Opinion

6 things venture capitalists really care about when assessing B2B startups

- August 27, 2019 3 MIN READ

 

Founders regularly ask me about the metrics that truly matter to venture capital (VC) investors.

Although there are a number of metrics that are standard across all startups, there are many tools that can be used to measure performance.

In the early due diligence stages VCs will often look at the big picture – the size of the opportunity, the revenue and customer numbers – because they are an indicator of the scale of the business and its opportunity. If a business passes this first hurdle, investors will look more deeply at growth and seek to uncover any barriers to scalability.

There are six key questions investors seek to answer when considering an investment in a B2B business and founders should consider the metrics they can use to best answer these questions.

 

Is the “use case” the same across different businesses and industries?

Having the same application of the technology across different businesses and the same path to purchase within an organisation has a direct impact on the scalability of the business and the founders’ ability to target decision makers within organisations.

This is particularly important for sales-focused vs marketing-led startups. The development of customer personas is essential for targeted sales campaigns.

 

What are the biases a start-up must overcome to win customers?

The phenomenon of loss aversion bias is well understood – the idea that losses loom larger than gains. Or put simply a person thinks it’s better not to lose $5 than to find $5. Part of loss aversion is the pain of moving from the status quo.

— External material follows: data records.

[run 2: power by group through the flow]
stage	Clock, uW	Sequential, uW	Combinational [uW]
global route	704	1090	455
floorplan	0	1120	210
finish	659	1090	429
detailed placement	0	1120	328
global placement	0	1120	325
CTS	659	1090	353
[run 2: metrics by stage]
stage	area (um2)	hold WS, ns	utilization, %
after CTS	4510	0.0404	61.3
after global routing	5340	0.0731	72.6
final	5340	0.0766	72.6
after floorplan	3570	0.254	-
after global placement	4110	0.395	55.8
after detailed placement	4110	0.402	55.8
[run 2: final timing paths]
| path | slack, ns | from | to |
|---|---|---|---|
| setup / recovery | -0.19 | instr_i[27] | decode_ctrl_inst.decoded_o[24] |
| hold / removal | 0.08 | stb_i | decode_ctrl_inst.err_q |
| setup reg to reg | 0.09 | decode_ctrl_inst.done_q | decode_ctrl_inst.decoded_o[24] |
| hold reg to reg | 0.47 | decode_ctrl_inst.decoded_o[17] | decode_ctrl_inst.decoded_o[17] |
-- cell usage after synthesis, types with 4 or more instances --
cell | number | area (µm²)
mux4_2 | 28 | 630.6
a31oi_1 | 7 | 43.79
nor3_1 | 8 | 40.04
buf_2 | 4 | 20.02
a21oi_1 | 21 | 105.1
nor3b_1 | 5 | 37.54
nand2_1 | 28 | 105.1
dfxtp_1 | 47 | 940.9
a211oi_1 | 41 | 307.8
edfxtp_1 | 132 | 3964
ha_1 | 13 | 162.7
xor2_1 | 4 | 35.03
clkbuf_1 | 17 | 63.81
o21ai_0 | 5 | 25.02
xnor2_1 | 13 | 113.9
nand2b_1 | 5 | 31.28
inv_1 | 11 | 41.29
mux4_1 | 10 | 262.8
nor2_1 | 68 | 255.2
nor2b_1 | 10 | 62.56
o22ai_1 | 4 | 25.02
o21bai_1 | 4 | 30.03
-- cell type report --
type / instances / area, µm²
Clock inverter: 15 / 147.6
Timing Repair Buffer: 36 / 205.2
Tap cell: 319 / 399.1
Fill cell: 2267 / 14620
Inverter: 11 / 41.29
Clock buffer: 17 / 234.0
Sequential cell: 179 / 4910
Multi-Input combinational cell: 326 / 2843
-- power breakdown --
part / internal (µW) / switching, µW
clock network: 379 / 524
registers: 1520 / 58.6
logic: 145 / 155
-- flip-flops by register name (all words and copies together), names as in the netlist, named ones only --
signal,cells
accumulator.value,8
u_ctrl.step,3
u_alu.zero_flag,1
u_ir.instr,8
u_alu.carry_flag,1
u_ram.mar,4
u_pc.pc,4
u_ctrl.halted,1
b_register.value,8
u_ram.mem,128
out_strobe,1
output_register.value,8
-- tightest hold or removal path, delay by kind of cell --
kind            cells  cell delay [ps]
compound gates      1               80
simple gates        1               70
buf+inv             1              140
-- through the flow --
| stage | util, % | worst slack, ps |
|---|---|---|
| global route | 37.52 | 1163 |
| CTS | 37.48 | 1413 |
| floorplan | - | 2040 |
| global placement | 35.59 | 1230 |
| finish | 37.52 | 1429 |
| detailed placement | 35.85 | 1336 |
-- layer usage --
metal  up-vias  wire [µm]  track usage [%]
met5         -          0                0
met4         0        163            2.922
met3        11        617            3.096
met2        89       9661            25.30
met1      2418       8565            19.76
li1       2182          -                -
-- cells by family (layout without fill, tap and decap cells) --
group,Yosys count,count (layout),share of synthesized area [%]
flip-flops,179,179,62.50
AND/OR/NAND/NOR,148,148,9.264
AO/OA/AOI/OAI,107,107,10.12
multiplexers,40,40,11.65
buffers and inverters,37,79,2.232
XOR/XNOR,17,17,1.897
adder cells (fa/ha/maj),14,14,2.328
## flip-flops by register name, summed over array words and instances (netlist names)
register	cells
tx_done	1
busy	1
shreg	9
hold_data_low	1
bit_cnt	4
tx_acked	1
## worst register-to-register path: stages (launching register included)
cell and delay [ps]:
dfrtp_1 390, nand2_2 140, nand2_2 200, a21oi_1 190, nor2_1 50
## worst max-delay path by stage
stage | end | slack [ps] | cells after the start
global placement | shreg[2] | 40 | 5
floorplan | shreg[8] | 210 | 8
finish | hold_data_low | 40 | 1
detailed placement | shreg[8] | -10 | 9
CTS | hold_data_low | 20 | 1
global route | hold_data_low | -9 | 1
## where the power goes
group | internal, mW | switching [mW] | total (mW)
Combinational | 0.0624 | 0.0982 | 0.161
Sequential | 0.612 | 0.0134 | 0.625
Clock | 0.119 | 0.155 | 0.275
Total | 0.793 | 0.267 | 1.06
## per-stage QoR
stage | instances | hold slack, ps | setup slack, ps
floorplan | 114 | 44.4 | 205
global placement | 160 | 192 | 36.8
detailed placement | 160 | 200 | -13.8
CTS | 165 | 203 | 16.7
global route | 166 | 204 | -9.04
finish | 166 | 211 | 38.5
## config.mk

```make
export PLATFORM = sky130hd
export DESIGN_NAME = ps2_mouse_ctrl
export DESIGN_NICKNAME = d
export VERILOG_FILES = /design/src/hdl/ps2_pkg.sv /design/src/hdl/ps2_mouse_ctrl.sv
export VERILOG_INCLUDE_DIRS = /design/src /design/src/hdl
export SDC_FILE = /design/constraint.sdc
export NUM_CORES = 1
export LEC_CHECK = 0
export ABC_AREA = 1
export ABC_CLOCK_PERIOD_IN_PS = 2740
export BUFFER_PORTS_ARGS = -buffer_cell sky130_fd_sc_hd__buf_2
export CAP_MARGIN = 40
export CORE_MARGIN = 8
export CORE_UTILIZATION = 58
export CTS_BUF_LIST = sky130_fd_sc_hd__clkbuf_16
export CTS_CLUSTER_DIAMETER = 60
export CTS_CLUSTER_SIZE = 10
export DETAILED_ROUTE_END_ITERATION = 10
export PLACE_DENSITY_LB_ADDON = 0.3
export SYNTH_ARGS = -nofsm -noshare
export SYNTH_HDL_FRONTEND = slang
export SYNTH_SLANG_ARGS = --single-unit
```

## constraint.sdc

```tcl
create_clock -name clk -period 2.74 [get_ports clk]
set_clock_uncertainty 0.15 [all_clocks]
set_input_delay 0.548 -clock clk [delete_from_list [all_inputs] [get_ports clk]]
set_output_delay 0.548 -clock clk [all_outputs]
set_load 0.02 [all_outputs]
```

## src/hdl/ps2_config.svh

```systemverilog
// PS/2 mouse host timing and flow-control constants
// all counts are in system clock cycles
// values are shortened for simulation; hardware values noted alongside

`ifndef PS2_CONFIG_SVH
`define PS2_CONFIG_SVH

// host holds the bus clock low before a request to send
// real hardware needs at least 100 us of inhibit
`define PS2_INHIBIT_CYCLES 200

// data pulled low, then clock held this long before release
// hardware: a few us is plenty
`define PS2_RTS_CYCLES 20

// no device clock edge for this long abandons a partial frame
// hardware: about 2 ms
`define PS2_FRAME_TIMEOUT 2000

// limit on waiting for line ack or the 0xFA reply
// hardware: tens of ms
`define PS2_ACK_TIMEOUT 20000

// consumer credits at reset, counter is 3 bits wide
`define PS2_CREDITS 2

// synchronizer depth on both bus lines, at least 2
`define PS2_SYNC_STAGES 3

`endif
```

## src/hdl/ps2_pkg.sv

```systemverilog
// PS/2 mouse shared types
// controller states, protocol codes and the two views of a received byte

package ps2_pkg;

	// init and run states of the host controller
	typedef enum logic [2:0] {
		INHIBIT,
		RTS,
		SEND,
		WAIT_ACK,
		STREAM
	} ctrl_state_t;

	// enable data reporting
	localparam logic [7:0] PS2_CMD_STREAM_ON = 8'hF4;
	// device acknowledge
	localparam logic [7:0] PS2_RSP_ACK = 8'hFA;

	// first byte of a movement packet, MSB first
	typedef struct packed {
		logic y_ovf;
		logic x_ovf;
		logic y_sign;
		logic x_sign;
		logic always_one;
		logic middle;
		logic right;
		logic left;
	} status_t;

	// same byte seen as a response code during init, or as packet status
	typedef union packed {
		logic [7:0] code;
		status_t status;
	} rx_byte_t;

endpackage

```

## src/hdl/ps2_mouse_ctrl.sv

```systemverilog
// PS/2 mouse host controller
// inhibit, request to send, send 0xF4, wait for 0xFA, then stream
// any failure during init goes back to inhibit and starts over

`include "ps2_config.svh"

module ps2_mouse_ctrl (
	input  logic       clk,
	input  logic       reset,
	input  logic       tx_done,
	input  logic       tx_acked,
	input  logic       rx_valid,
	input  ps2_pkg::rx_byte_t rx_byte,
	input  logic       rx_parity_err,
	output logic       hold_clk_low,
	output logic       tx_start,
	output logic [7:0] tx_cmd,
	output logic       rx_enable,
	output logic       stream_on,
	output logic       streaming
);

	import ps2_pkg::*;

	// one timer covers all waits, sized for the longest
	localparam int TMR_W = $clog2(`PS2_ACK_TIMEOUT + 1);
	localparam logic [TMR_W-1:0] INHIBIT_LAST = TMR_W'(`PS2_INHIBIT_CYCLES - 1);
	localparam logic [TMR_W-1:0] RTS_LAST = TMR_W'(`PS2_RTS_CYCLES - 1);
	localparam logic [TMR_W-1:0] ACK_LAST = TMR_W'(`PS2_ACK_TIMEOUT - 1);

	ctrl_state_t state;
	ctrl_state_t state_next;
	// cycles spent in the current state
	logic [TMR_W-1:0] timer;
	logic timeout;

	assign timeout = (timer == ACK_LAST);

	////////////////////////////////////////////////////////////////////////////
	// next state
	always_comb
	begin
		state_next = state;
		case (state)
			INHIBIT:
				if (timer == INHIBIT_LAST)
					state_next = RTS;
			// start bit already on the line, clock still held
			RTS:
				if (timer == RTS_LAST)
					state_next = SEND;
			SEND:
			begin
				if (tx_done)
					state_next = tx_acked ? WAIT_ACK : INHIBIT;
				else if (timeout)
					state_next = INHIBIT;
			end
			WAIT_ACK:
			begin
				// resend or anything else restarts init
				if (rx_valid)
				begin
					if (!rx_parity_err && (rx_byte.code == PS2_RSP_ACK))
						state_next = STREAM;
					else
						state_next = INHIBIT;
				end
				else if (timeout)
					state_next = INHIBIT;
			end
			STREAM:
				state_next = STREAM;
			default:
				state_next = INHIBIT;
		endcase
	end

	////////////////////////////////////////////////////////////////////////////
	// state, timer and registered line controls
	always_ff @(posedge clk or negedge reset)
	begin
		if (!reset)
		begin
			state <= INHIBIT;
			timer <= '0;
			hold_clk_low <= 1'b0;
			tx_start <= 1'b0;
			rx_enable <= 1'b0;
			streaming <= 1'b0;
		end
		else
		begin
			state <= state_next;
			// restart on every change, idle once streaming
			if ((state_next != state) || (state == STREAM))
				timer <= '0;
			else
				timer <= timer + 1'b1;
			// bus clock low through inhibit and request to send
			hold_clk_low <= (state_next == INHIBIT) || (state_next == RTS);
			// start bit goes out as the request to send begins
			tx_start <= (state == INHIBIT) && (state_next == RTS);
			rx_enable <= (state_next == WAIT_ACK) || (state_next == STREAM);
			streaming <= (state_next == STREAM);
		end
	end

	// only command ever sent
	assign tx_cmd = PS2_CMD_STREAM_ON;
	// gates packet bytes into the assembler
	assign stream_on = (state == STREAM);

endmodule

```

If a customer has this bias then they are closed to new opportunities and inertia takes over, preventing sales. Founders need to anticipate these barriers and consider how they are overcome.

Experience tells us that a new product that is positioned to enhance a customer’s performance is valued more than a product that simply saves time or money.

 

What is the sales cycle?

Founders should be clear about metrics around the length and steps of the sales cycle. This includes all stages such as initial meetings, the average trial period for the product, time to proof of concept and the final stage of issuing a contract.

As important as the initial contract value is the ability of the founder to expand the value of the contract over time and deepen their relationship with their customers. This is measured by looking at the total contract value and the annual contract value.

Investors will be looking to see an increase in the amount customers are paying for a product over time as this indicates adoption of added functionality or that is it delivering enough value that customers are willing to pay more for the product.

 

What is the customer’s feedback and has this been measured effectively?

VCs will be looking for founders to demonstrate that the product has the stamp of approval by customers and validation that the product achieved what it set out to achieve.

 

What is the net negative churn rate?

Even the most successful start-ups cannot hope to keep 100% of their customers and no investor will expect this. What is important, however, is the behaviour of those customers who remain. If 5% of the customers leave, will the remaining 95% of the customers provide enough growth in the start-up to compensate for the loss of the initial 5%? And are there enough opportunities to grow the business with the remaining 95%?

 

What is the annual recurring revenue (ARR)?

Related to net negative churn is ARR, or the measure of revenue components that are recurring. A VC will be interested in whether ARR is flat or growing as this is a measure of the behaviour of the 95% of customers who remain and whether the start-up is successful in gaining access to new customers.

 

The way a founder tells the story of their startup shouldn’t be overlooked and they should avoid getting bogged down in spreadsheets and charts.

To make B2B metrics memorable founders should craft a narrative that uses the metrics to capture the success of the business and the passion of those who are the driving force behind the company.

 

  • Benjamin Chong is a partner at venture capital firm Right Click Capital, investors in high-growth technology businesses.